Record extracts:
$ cat src/rtl/cpu_pkg.sv
// Shared CPU encodings: write-data select codes, load funct3 encodings and
// the layout of the write-back pipeline register.
package cpu_pkg;

  // Write-data select codes
  localparam logic [1:0] WD_RETURN_PC  = 2'b00;
  localparam logic [1:0] WD_ALU_RESULT = 2'b01;
  localparam logic [1:0] WD_MEM_DATA   = 2'b10;

  // Load funct3 encodings
  localparam logic [2:0] LT_LB  = 3'b000;
  localparam logic [2:0] LT_LH  = 3'b001;
  localparam logic [2:0] LT_LW  = 3'b010;
  localparam logic [2:0] LT_LBU = 3'b100;
  localparam logic [2:0] LT_LHU = 3'b101;

  // Contents of the WB pipeline register (the optional trace pc lives outside)
  typedef struct packed {
    logic        valid;
    logic        done;
    logic        we;
    logic [4:0]  wr;
    logic [1:0]  wd_sel;
    logic [2:0]  load_type;
    logic [31:0] return_pc;
    logic [31:0] alu_result;
    logic [31:0] mem_data;
  } wb_reg_t;

  // All-zero WB register image used by reset
  localparam wb_reg_t WB_REG_CLEAR = '{
    valid:      1'b0,
    done:       1'b0,
    we:         1'b0,
    wr:         5'd0,
    wd_sel:     2'b00,
    load_type:  3'b000,
    return_pc:  32'h0000_0000,
    alu_result: 32'h0000_0000,
    mem_data:   32'h0000_0000
  };

endpackage

$ cat src/rtl/load_ext.sv
// Load data extension: picks the byte/half lane addressed by the low load
// address bits and sign- or zero-extends it according to funct3.
module load_ext
  import cpu_pkg::*;
(
  input  logic [2:0]  load_type,
  input  logic [1:0]  lane,
  input  logic [31:0] data,
  output logic [31:0] ext_data
);

  logic [7:0]  byte_s;
  logic [15:0] half_s;

  // Lane selection; halves ignore lane[0] (misaligned halves are not split)
  always_comb begin
    byte_s = 8'h00;
    case (lane)
      2'b00:   byte_s = data[7:0];
      2'b01:   byte_s = data[15:8];
      2'b10:   byte_s = data[23:16];
      2'b11:   byte_s = data[31:24];
      default: byte_s = 8'h00;
    endcase
    if (lane[1]) begin
      half_s = data[31:16];
    end else begin
      half_s = data[15:0];
    end
  end

  // Extension by load type; unknown encodings return the raw word
  always_comb begin
    ext_data = data;
    case (load_type)
      LT_LB:   ext_data = {{24{byte_s[7]}}, byte_s};
      LT_LBU:  ext_data = {24'h00_0000, byte_s};
      LT_LH:   ext_data = {{16{half_s[15]}}, half_s};
      LT_LHU:  ext_data = {16'h0000, half_s};
      LT_LW:   ext_data = data;
      default: ext_data = data;
    endcase
  end

endmodule

$ cat src/rtl/wb_stage.sv
// Write-back stage: WB pipeline register, write-data mux with load
// extension, register-file write port, forwarding source and retired
// instruction counter. Defining WB_TRACE_EN adds the debug_wb_* trace
// ports and a stored WB pc; without it pc_i is unused.
module wb_stage
  import cpu_pkg::*;
#(
  parameter logic [1:0] RETURN_PC  = WD_RETURN_PC,
  parameter logic [1:0] ALU_RESULT = WD_ALU_RESULT,
  parameter logic [1:0] MEM_DATA   = WD_MEM_DATA
) (
  input  logic        clk_i,
  input  logic        reset_i,
  input  logic        valid_i,
  input  logic        stall_i,
  input  logic        flush_i,
  input  logic [31:0] pc_i,
  input  logic [31:0] return_pc_i,
  input  logic [31:0] alu_result_i,
  input  logic [31:0] mem_data_i,
  input  logic [1:0]  wd_sel_i,
  input  logic [4:0]  wr_i,
  input  logic        we_i,
  input  logic [2:0]  load_type_i,
  output logic        rf_we_o,
  output logic [4:0]  rf_wr_o,
  output logic [31:0] rf_wd_o,
  output logic        fwd_valid_o,
  output logic [4:0]  fwd_wr_o,
  output logic [31:0] fwd_wd_o,
  output logic [63:0] instret_o
`ifdef WB_TRACE_EN
  ,
  output logic        debug_wb_have_inst_o,
  output logic [31:0] debug_wb_pc_o,
  output logic        debug_wb_ena_o,
  output logic [4:0]  debug_wb_reg_o,
  output logic [31:0] debug_wb_value_o
`endif
);

  wb_reg_t     wb_r;
  wb_reg_t     capture_s;
  logic [63:0] instret_r;
  logic [31:0] load_data_s;
  logic        retire_s;
  logic        writes_reg_s;
  logic [31:0] wd_s;

  // Snapshot of the MEM-stage inputs as they would enter the WB register
  always_comb begin
    capture_s            = WB_REG_CLEAR;
    capture_s.valid      = valid_i;
    capture_s.done       = 1'b0;
    capture_s.we         = we_i;
    capture_s.wr         = wr_i;
    capture_s.wd_sel     = wd_sel_i;
    capture_s.load_type  = load_type_i;
    capture_s.return_pc  = return_pc_i;
    capture_s.alu_result = alu_result_i;
    capture_s.mem_data   = mem_data_i;
  end

  // WB register: reset > flush (bubble) > stall (hold, mark done) > capture
  always_ff @(posedge clk_i) begin
    if (reset_i) begin
      wb_r <= WB_REG_CLEAR;
    end else if (flush_i) begin
      wb_r       <= capture_s;
      wb_r.valid <= 1'b0;
    end else if (stall_i) begin
      wb_r.done <= wb_r.done | wb_r.valid;
    end else begin
      wb_r <= capture_s;
    end
  end

  // An instruction retires on its first WB cycle only
  assign retire_s     = wb_r.valid & ~wb_r.done;
  assign writes_reg_s = wb_r.valid & wb_r.we & (wb_r.wr != 5'd0);

  // Retired-instruction counter, wraps naturally at 2^64
  always_ff @(posedge clk_i) begin
    if (reset_i) begin
      instret_r <= 64'd0;
    end else if (retire_s) begin
      instret_r <= instret_r + 64'd1;
    end else begin
      instret_r <= instret_r;
    end
  end

  load_ext u_load_ext (
    .load_type (wb_r.load_type),
    .lane      (wb_r.alu_result[1:0]),
    .data      (wb_r.mem_data),
    .ext_data  (load_data_s)
  );

  // Write-data select from the WB register
  always_comb begin
    wd_s = 32'h0000_0000;
    case (wb_r.wd_sel)
      RETURN_PC:  wd_s = wb_r.return_pc;
      ALU_RESULT: wd_s = wb_r.alu_result;
      MEM_DATA:   wd_s = load_data_s;
      default:    wd_s = 32'h0000_0000;
    endcase
  end

  assign rf_we_o     = writes_reg_s & ~wb_r.done;
  assign rf_wr_o     = wb_r.wr;
  assign rf_wd_o     = wd_s;
  // Forwarding stays live for the whole stall, unlike the RF write strobe
  assign fwd_valid_o = writes_reg_s;
  assign fwd_wr_o    = wb_r.wr;
  assign fwd_wd_o    = wd_s;
  assign instret_o   = instret_r;

`ifdef WB_TRACE_EN
  logic [31:0] pc_r;

  // Trace pc follows the same capture/hold/flush rules as the WB register
  always_ff @(posedge clk_i) begin
    if (reset_i) begin
      pc_r <= 32'h0000_0000;
    end else if (flush_i) begin
      pc_r <= pc_i;
    end else if (stall_i) begin
      pc_r <= pc_r;
    end else begin
      pc_r <= pc_i;
    end
  end

  assign debug_wb_have_inst_o = retire_s;
  assign debug_wb_pc_o        = pc_r;
  assign debug_wb_ena_o       = rf_we_o;
  assign debug_wb_reg_o       = rf_wr_o;
  assign debug_wb_value_o     = rf_wd_o;
`else
  logic unused_pc_s;
  assign unused_pc_s = ^pc_i;
`endif

endmodule

$ cat config.mk
export PLATFORM = sky130hd
export DESIGN_NAME = wb_stage
export DESIGN_NICKNAME = d
export VERILOG_FILES = /design/src/rtl/cpu_pkg.sv /design/src/rtl/load_ext.sv /design/src/rtl/wb_stage.sv
export SDC_FILE = /design/constraint.sdc
export NUM_CORES = 1
export LEC_CHECK = 0
export CAP_MARGIN = 40
export CORE_MARGIN = 4
export CORE_UTILIZATION = 23
export CTS_CLUSTER_SIZE = 40
export DETAILED_ROUTE_END_ITERATION = 10
export SYNTH_ARGS = -nofsm -noshare
export SYNTH_HDL_FRONTEND = slang
export SYNTH_SLANG_ARGS = --single-unit
$ cat constraint.sdc
create_clock -name clk_i -period 3.15 [get_ports clk_i]
set_input_delay 0.7875 -clock clk_i [delete_from_list [all_inputs] [get_ports clk_i]]
set_output_delay 0.7875 -clock clk_i [all_outputs]
set_load 0.01 [all_outputs]
Word level (Yosys, flattened, before mapping)
Index checks and enable logic that the tools add are counted.
{"block": "classes", "muxes": 6, "addsub": 1, "n_reduce_logical": 6, "n_eq_ne": 9, "bitwise": 7}
{"op": "$mux 107", "count": 2}
{"op": "$pmux 32 s4", "count": 1}
{"op": "$pmux 32 s3", "count": 1}
{"op": "$add 64x1->64 const B", "count": 1}
{"op": "$pmux 8 s4", "count": 1}
{"op": "$mux 16", "count": 1}
{"op": "$eq 2x2->1 const B", "count": 3}
{"op": "$eq 3x3->1 const B", "count": 2}
{"op": "$reduce_bool 5->1", "count": 1}
{"op": "$and 1x1->1", "count": 4}
{"op": "$eq 2x1->1 const B", "count": 2}
{"op": "$logic_not 2->1", "count": 2}
{"op": "$eq 3x1->1 const B", "count": 1}
{"op": "$logic_not 3->1", "count": 1}
{"op": "$reduce_or 3->1", "count": 1}
{"op": "$ne 2x1->1 const B", "count": 1}
{"op": "$not 1->1", "count": 2}
{"op": "$reduce_or 2->1", "count": 1}
{"op": "$or 1x1->1", "count": 1}
{"block": "totals", "input_bits": 144, "ff_bits": 173, "output_inout_bits": 140}

Depth between registers and ports, before layout
{"block": "logic_depth", "word_depth": 4, "depth_mapped": 9}

Cells and area by module
A second synthesis with hierarchy kept.
{"block": "unflattened", "hier_cells": 1112, "area_unflattened_um2": 8450.6}
{"mod": "wb_stage", "area_per_inst_um2": 7782.5, "instances": 1, "cells_per_inst": 1001, "seq_area_each_um2": 3463.3}
{"mod": "load_ext", "area_per_inst_um2": 668.1, "instances": 1, "cells_per_inst": 111, "seq_area_each_um2": 0.0}

Worst setup path after synthesis
OpenSTA, ideal clock, no wires.
{"block": "synth_path", "kind": "reg2out", "from": "reg wb_r[33] in the netlist's numbering", "to": "out rf_wd_o[22]", "t_required_ps": 2362, "arrival_ps": 2073, "path_stages_with_launch": 9, "setup_slack_ps": 290, "path_cell_list": "dfxtp_1 buf_2 mux2_1 nor2_1 a2111oi_2 buf_2 a21oi_1 o22ai_1 buf_4"}
{"block": "synth_between", "elab_chain_len": 4, "word_cells_on_any_way": 8, "cone_classes": "eq/ne (3); mux (4); reduce/logical (1)"}
{"item": "start, declared", "line_no": "wb_stage.sv:42", "rtl": "wb_reg_t wb_r;"}
{"item": "start signal, assigned", "line_no": "wb_stage.sv:69", "rtl": "wb_r <= capture_s;"}
{"item": "start signal, assigned", "line_no": "wb_stage.sv:74", "rtl": "wb_r <= capture_s;"}
{"item": "$eq 2x2->1, or another cell as far along", "line_no": "load_ext.sv:18", "rtl": "case (lane)"}
{"item": "$pmux 8 s4", "line_no": "load_ext.sv:18"}
{"item": "$pmux 32 s4 (*)", "line_no": "load_ext.sv:35", "rtl": "case (load_type)"}
{"item": "$pmux 32 s3 (*)", "line_no": "wb_stage.sv:103", "rtl": "case (wb_r.wd_sel)"}
{"item": "end, declared", "line_no": "wb_stage.sv:27", "rtl": "output logic [31:0] rf_wd_o,"}
Every way passes the cells marked *; elsewhere a longest branch is shown, timed or not.

Worst setup path in the final report
{"block": "layout_path", "from": "reg wb_r[33] in the netlist's numbering", "to": "out fwd_wd_o[15]"}
{"block": "layout_between", "elab_chain_len": 4, "word_cells_on_any_way": 8, "cone_classes": "eq/ne (3); mux (4); reduce/logical (1)"}
{"item": "$eq 2x2->1, or another cell as far along", "line_no": "load_ext.sv:18"}
{"item": "$pmux 8 s4", "line_no": "load_ext.sv:18"}
{"item": "$pmux 32 s4 (*)", "line_no": "load_ext.sv:35"}
{"item": "$pmux 32 s3 (*)", "line_no": "wb_stage.sv:103"}
{"item": "end, declared", "line_no": "wb_stage.sv:30", "rtl": "output logic [31:0] fwd_wd_o,"}
Marks and branches as above.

What the task asks:
Look through the entries above and quote exactly the lines from the line with "logic unused_pc_s;" to the line with "set_output_delay 0.7875 -clock", counting both of those lines.

Your solution:
  logic unused_pc_s;
  assign unused_pc_s = ^pc_i;
`endif

endmodule

$ cat config.mk
export PLATFORM = sky130hd
export DESIGN_NAME = wb_stage
export DESIGN_NICKNAME = d
export VERILOG_FILES = /design/src/rtl/cpu_pkg.sv /design/src/rtl/load_ext.sv /design/src/rtl/wb_stage.sv
export SDC_FILE = /design/constraint.sdc
export NUM_CORES = 1
export LEC_CHECK = 0
export CAP_MARGIN = 40
export CORE_MARGIN = 4
export CORE_UTILIZATION = 23
export CTS_CLUSTER_SIZE = 40
export DETAILED_ROUTE_END_ITERATION = 10
export SYNTH_ARGS = -nofsm -noshare
export SYNTH_HDL_FRONTEND = slang
export SYNTH_SLANG_ARGS = --single-unit
$ cat constraint.sdc
create_clock -name clk_i -period 3.15 [get_ports clk_i]
set_input_delay 0.7875 -clock clk_i [delete_from_list [all_inputs] [get_ports clk_i]]
set_output_delay 0.7875 -clock clk_i [all_outputs]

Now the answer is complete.